Confessing one’s sins to another is important for spiritual growth. When we disclose our sins to another individual, we allow ourselves to be accountable for the personal struggles we have with the real sins in our lives. It is a matter of being responsible for our behavior rather than doing away with moral guilt or seeing sin solely in terms of large social realities such as racism or violence in the world. Confessing our sins to an individual who represents the members of Christ’s body allows us to be accountable for sinful actions we have committed against our sisters and brothers in the Church. When we refuse to be accountable to another for the sins we commit, allowing them to remain abstract, vague and distant rather than concrete and real, they remain obstacles to true conversion and spiritual growth. Stating our sins to another allows us honestly to address the areas in our lives where we need to reform.

This is where the priest comes in. Confessing our sins to an ordained minister forces us to be accountable to our brothers and sisters in the Church and challenges us to be more faithful to God.

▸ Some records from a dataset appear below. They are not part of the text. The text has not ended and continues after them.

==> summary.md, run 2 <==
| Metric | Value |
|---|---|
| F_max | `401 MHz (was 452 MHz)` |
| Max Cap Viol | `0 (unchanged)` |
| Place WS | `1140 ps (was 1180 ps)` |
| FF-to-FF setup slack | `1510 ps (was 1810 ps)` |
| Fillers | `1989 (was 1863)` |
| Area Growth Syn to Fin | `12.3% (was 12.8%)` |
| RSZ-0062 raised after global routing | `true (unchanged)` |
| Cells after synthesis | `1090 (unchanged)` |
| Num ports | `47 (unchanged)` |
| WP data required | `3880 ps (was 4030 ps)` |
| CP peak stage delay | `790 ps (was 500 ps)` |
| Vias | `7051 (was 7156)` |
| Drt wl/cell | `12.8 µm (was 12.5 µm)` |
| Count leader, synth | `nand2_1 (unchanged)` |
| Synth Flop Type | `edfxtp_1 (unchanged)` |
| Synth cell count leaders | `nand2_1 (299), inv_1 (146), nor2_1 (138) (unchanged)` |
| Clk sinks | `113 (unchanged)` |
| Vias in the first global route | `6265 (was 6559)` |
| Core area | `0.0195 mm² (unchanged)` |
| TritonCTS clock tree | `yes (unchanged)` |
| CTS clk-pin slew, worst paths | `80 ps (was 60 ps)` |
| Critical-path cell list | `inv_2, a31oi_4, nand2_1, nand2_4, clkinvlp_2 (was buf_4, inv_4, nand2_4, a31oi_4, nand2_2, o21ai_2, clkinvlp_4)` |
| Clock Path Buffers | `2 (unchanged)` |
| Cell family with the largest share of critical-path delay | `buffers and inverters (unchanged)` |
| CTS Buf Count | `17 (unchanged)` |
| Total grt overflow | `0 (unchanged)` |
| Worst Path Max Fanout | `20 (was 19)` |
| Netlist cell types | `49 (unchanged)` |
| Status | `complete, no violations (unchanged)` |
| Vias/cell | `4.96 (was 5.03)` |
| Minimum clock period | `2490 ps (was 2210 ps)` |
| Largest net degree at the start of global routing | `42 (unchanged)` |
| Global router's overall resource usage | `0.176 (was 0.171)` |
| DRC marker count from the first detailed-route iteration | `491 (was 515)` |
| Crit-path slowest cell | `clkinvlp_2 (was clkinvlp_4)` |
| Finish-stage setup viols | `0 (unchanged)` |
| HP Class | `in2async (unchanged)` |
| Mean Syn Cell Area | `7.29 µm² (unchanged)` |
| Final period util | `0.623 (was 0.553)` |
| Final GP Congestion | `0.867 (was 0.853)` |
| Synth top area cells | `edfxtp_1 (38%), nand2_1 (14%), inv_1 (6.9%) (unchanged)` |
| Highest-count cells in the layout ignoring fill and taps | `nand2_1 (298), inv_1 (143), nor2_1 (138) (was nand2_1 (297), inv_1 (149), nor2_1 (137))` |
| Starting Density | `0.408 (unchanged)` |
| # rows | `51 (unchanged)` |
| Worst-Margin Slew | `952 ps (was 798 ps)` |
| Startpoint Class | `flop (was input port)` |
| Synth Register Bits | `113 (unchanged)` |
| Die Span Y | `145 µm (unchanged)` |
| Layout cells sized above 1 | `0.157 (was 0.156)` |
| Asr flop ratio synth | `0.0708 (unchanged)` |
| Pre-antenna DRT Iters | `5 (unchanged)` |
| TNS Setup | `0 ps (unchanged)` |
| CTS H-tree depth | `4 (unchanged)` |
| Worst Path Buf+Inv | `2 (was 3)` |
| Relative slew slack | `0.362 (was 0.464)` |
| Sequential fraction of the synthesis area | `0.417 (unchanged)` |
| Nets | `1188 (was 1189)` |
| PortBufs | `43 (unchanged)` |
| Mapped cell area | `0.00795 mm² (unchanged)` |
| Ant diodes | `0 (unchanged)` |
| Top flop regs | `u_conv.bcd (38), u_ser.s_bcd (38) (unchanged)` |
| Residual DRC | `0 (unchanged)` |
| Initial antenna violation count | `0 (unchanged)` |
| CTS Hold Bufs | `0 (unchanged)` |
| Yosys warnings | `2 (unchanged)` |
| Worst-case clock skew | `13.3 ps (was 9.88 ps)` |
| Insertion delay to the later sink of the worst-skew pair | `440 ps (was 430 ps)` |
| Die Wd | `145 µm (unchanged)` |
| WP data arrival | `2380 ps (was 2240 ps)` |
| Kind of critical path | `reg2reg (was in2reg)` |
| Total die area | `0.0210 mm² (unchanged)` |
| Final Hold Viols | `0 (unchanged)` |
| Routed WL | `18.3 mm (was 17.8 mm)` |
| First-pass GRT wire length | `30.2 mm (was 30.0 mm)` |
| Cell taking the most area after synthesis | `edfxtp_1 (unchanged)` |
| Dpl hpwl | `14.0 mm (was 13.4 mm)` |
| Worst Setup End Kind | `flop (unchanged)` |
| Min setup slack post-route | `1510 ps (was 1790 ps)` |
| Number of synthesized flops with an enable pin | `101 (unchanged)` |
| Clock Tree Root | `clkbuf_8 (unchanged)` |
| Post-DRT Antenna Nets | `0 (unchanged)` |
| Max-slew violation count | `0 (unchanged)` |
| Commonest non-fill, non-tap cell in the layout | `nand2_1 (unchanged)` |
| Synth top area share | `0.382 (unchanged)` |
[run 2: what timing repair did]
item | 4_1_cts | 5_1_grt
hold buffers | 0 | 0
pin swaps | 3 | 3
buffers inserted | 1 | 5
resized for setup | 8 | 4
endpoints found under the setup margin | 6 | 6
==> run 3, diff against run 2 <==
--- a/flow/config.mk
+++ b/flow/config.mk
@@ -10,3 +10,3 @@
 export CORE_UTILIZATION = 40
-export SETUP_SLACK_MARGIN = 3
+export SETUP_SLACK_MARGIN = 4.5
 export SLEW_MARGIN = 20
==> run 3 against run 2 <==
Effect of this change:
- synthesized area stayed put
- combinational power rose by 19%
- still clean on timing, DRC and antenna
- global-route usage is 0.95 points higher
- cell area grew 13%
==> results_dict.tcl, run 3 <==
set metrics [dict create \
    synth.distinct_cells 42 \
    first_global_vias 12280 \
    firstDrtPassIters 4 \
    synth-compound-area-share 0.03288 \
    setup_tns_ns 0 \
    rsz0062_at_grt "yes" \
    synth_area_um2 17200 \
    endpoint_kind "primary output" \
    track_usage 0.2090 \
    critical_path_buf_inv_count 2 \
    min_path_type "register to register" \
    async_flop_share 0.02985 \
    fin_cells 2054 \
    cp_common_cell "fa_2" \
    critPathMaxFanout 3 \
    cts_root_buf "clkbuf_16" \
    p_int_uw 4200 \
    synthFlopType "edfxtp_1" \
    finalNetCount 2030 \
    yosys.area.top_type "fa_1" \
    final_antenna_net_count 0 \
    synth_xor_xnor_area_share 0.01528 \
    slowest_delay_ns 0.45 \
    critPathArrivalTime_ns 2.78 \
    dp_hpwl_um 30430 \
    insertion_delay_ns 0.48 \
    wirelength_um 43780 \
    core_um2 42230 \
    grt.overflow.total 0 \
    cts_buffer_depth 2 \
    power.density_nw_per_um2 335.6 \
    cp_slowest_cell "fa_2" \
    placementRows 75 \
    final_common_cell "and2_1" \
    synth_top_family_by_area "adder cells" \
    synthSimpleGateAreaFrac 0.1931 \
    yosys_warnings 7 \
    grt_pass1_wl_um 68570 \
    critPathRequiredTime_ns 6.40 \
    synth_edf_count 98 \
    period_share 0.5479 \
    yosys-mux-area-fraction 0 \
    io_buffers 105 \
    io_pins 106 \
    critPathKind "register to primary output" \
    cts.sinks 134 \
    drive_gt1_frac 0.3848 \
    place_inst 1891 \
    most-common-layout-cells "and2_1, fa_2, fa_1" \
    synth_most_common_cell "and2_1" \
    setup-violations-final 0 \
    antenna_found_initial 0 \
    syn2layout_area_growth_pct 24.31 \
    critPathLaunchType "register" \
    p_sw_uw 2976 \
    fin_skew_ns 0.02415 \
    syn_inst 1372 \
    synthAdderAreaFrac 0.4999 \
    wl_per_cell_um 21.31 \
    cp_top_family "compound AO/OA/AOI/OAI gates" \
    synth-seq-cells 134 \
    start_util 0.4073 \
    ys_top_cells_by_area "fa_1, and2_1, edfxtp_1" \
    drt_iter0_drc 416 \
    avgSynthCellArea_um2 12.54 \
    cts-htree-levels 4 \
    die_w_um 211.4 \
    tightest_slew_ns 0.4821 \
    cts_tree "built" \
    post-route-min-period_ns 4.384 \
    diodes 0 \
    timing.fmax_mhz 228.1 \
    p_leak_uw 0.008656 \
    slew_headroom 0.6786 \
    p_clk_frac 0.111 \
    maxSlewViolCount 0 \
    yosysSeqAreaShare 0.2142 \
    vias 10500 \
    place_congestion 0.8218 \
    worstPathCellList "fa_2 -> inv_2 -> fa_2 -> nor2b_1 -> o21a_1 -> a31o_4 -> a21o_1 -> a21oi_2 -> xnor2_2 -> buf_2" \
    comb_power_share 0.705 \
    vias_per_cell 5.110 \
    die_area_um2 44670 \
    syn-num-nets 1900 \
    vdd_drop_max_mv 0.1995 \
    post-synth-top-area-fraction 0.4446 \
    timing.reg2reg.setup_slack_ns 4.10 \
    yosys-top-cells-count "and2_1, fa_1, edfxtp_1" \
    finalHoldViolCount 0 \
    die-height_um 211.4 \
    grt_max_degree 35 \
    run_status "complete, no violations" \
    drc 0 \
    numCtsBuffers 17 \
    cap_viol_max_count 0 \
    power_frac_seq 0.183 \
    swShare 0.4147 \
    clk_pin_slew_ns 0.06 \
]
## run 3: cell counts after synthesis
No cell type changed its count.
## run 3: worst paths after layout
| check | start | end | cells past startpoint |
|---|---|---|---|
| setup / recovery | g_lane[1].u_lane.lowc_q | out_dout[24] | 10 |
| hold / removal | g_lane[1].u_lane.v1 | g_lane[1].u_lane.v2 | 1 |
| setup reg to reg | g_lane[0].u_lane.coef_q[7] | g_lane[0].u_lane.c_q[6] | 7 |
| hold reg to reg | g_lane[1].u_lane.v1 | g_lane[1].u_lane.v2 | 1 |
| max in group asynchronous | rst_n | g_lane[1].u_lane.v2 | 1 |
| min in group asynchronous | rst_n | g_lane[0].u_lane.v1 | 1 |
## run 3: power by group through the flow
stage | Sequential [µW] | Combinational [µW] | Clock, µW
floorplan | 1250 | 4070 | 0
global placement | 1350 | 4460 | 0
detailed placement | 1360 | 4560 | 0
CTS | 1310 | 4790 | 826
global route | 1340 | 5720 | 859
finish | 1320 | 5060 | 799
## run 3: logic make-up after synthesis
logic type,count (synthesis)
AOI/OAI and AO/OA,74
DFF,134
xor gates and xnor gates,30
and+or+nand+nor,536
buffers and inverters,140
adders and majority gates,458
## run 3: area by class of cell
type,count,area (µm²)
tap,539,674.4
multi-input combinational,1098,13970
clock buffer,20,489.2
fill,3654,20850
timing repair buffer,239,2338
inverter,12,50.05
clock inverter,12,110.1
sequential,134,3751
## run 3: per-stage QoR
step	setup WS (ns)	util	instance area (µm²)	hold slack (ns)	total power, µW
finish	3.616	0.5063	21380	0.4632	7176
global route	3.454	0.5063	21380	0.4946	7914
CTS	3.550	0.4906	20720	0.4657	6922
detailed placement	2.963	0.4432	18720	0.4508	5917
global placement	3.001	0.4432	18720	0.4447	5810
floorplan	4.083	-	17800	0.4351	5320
What follows belongs to an exercise in optimizing a design on an open flow for a short achievable clock period; a production flow would make more cautious choices.
At most, simulation tests tie the RTL to the original design; equivalence was not proved.
No activity file was given, so power comes from the tool's default toggle rates.

== main ==
==> flow/design.v <==
package bp_pkg;
   typedef enum logic [1:0] {
      STRONG_NT = 2'b00,
      WEAK_NT   = 2'b01,
      WEAK_T    = 2'b10,
      STRONG_T  = 2'b11
   } counter_t;
   localparam logic [31:0] STAT_MAX = 32'hFFFF_FFFF;
   function automatic counter_t sat_next(counter_t c, logic taken);
      counter_t n;
      n = c;
      case (c)
         bp_pkg::STRONG_NT: n = taken ? bp_pkg::WEAK_NT  : bp_pkg::STRONG_NT;
         bp_pkg::WEAK_NT:   n = taken ? bp_pkg::WEAK_T   : bp_pkg::STRONG_NT;
         bp_pkg::WEAK_T:    n = taken ? bp_pkg::STRONG_T : bp_pkg::WEAK_NT;
         bp_pkg::STRONG_T:  n = taken ? bp_pkg::STRONG_T : bp_pkg::WEAK_T;
         default:   n = bp_pkg::STRONG_NT;
      endcase
      sat_next = n;
   endfunction
endpackage
module bp_xnor2 (input logic a, b, output logic y);
   assign y = ~(a ^ b);
endmodule
module bp_nand4 (input logic a, b, c, d, output logic y);
   assign y = ~(a & b & c & d);
endmodule
module bp_nand3 (input logic a, b, c, output logic y);
   assign y = ~(a & b & c);
endmodule
module bp_nor4 (input logic a, b, c, d, output logic y);
   assign y = ~(a | b | c | d);
endmodule
module bp_nor3 (input logic a, b, c, output logic y);
   assign y = ~(a | b | c);
endmodule
module bp_a22oi (input logic a1, a2, b1, b2, output logic y);
   assign y = ~((a1 & a2) | (b1 & b2));
endmodule
module bp_or2 (input logic a, b, output logic y);
   assign y = a | b;
endmodule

At the same time, it allows us to hear words of healing and forgiveness concretely in the name of Christ and to know concretely the mercy of God.

Confessing sin is vital for spiritual growth and conversion and why the ministry of a confessor is one of the most important services a priest can offer God’s people. For our spiritual well-being, it is important to take advantage of the Sacrament of Penance with regularity and certainly within the Season of Lent.
The naming and claiming of sin allows us to be accountable for those actions that are detrimental to our faith. The result is that we are loosed from whatever keeps us from growing in our life in Christ. After all, the Sacrament of Penance is not solely an invention of recent times to make the lives of Catholics more difficult. It is sacrament handed on through the Church for God’s people. It is a gift Jesus instituted for the members of the Church to know, concretely, the mercy of God.

“We need to experience God “with skin on.”